#### [TASK BRIEF]
The word "constraint" occurs in some lines of the listing. Copy those lines.

#### [DATA TO USE]
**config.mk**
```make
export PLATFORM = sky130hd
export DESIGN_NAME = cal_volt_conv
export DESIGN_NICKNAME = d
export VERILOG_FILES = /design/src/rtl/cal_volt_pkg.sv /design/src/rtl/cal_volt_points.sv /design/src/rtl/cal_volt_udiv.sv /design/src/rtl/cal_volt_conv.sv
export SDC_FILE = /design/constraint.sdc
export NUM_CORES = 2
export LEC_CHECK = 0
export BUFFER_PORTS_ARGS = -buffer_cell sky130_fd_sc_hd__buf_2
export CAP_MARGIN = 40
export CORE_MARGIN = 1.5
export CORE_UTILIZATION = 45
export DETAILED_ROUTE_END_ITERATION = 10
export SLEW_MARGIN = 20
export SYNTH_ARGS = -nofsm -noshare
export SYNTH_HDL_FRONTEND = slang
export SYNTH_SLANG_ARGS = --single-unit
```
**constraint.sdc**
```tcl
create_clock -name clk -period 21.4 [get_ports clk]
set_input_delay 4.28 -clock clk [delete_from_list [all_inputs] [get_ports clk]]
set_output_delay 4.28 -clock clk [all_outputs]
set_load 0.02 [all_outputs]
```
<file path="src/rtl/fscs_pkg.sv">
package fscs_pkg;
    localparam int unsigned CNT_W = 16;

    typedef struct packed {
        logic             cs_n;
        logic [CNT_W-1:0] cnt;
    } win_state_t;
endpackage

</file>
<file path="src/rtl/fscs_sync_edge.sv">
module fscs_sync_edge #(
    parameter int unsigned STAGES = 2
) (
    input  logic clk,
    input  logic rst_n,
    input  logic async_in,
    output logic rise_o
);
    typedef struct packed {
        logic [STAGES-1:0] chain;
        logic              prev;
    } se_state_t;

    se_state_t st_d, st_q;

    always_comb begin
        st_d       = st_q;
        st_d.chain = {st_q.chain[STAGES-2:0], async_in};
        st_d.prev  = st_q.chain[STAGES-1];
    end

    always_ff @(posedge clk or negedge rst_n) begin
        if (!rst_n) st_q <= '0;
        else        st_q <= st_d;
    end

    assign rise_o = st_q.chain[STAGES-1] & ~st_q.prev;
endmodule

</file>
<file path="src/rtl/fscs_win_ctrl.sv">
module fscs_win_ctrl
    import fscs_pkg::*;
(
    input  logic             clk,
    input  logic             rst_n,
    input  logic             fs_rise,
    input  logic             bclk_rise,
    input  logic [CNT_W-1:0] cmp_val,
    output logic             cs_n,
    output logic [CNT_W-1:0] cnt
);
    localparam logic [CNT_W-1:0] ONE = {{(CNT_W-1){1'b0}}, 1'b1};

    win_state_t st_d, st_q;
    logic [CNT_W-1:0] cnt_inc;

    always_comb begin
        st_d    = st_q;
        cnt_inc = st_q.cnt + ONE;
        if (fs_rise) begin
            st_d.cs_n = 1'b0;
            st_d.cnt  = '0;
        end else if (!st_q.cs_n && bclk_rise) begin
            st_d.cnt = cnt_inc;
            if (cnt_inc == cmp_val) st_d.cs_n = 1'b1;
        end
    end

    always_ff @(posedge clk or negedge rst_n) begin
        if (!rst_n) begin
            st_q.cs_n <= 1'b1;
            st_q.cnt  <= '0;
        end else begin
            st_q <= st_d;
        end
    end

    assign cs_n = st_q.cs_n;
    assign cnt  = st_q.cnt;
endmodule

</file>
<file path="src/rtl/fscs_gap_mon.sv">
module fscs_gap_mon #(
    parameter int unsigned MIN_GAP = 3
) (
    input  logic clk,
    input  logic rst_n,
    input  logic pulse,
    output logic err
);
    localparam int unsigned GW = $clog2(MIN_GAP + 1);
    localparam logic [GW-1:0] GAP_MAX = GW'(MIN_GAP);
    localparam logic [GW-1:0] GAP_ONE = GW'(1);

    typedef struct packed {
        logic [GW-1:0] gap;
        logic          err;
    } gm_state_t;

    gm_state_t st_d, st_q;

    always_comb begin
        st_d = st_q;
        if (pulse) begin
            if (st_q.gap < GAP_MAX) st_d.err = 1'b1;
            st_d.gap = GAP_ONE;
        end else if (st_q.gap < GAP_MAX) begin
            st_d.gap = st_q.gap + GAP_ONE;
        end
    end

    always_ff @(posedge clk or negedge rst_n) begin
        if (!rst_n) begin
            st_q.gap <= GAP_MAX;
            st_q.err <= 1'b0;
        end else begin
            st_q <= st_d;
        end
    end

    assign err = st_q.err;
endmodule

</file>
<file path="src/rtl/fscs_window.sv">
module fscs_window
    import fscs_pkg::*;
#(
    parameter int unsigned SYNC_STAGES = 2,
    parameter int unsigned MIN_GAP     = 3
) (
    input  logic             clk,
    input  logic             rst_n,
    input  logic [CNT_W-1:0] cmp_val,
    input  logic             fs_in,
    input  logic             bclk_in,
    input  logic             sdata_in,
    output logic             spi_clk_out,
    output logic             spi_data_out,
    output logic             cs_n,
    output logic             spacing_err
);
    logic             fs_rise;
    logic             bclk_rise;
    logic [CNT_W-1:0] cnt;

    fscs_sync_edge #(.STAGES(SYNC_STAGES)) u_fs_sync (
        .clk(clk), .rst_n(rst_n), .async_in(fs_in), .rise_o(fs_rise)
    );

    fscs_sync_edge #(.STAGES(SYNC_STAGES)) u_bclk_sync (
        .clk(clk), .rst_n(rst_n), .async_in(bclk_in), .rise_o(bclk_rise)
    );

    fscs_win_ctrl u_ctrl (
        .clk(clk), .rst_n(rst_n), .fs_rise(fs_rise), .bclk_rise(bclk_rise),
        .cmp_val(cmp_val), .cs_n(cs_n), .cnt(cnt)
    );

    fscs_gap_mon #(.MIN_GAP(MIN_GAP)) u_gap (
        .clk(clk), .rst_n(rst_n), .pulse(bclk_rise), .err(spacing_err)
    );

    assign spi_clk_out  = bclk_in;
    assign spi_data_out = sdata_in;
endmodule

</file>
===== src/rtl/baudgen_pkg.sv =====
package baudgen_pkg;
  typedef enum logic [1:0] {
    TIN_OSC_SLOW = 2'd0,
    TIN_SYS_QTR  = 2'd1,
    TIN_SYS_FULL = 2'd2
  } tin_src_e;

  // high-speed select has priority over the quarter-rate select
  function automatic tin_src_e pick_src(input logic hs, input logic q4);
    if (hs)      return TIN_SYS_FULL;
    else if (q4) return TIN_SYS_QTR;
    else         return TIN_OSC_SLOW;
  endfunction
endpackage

#### [SOLUTION TO THIS PROBLEM]
export SDC_FILE = /design/constraint.sdc
**constraint.sdc**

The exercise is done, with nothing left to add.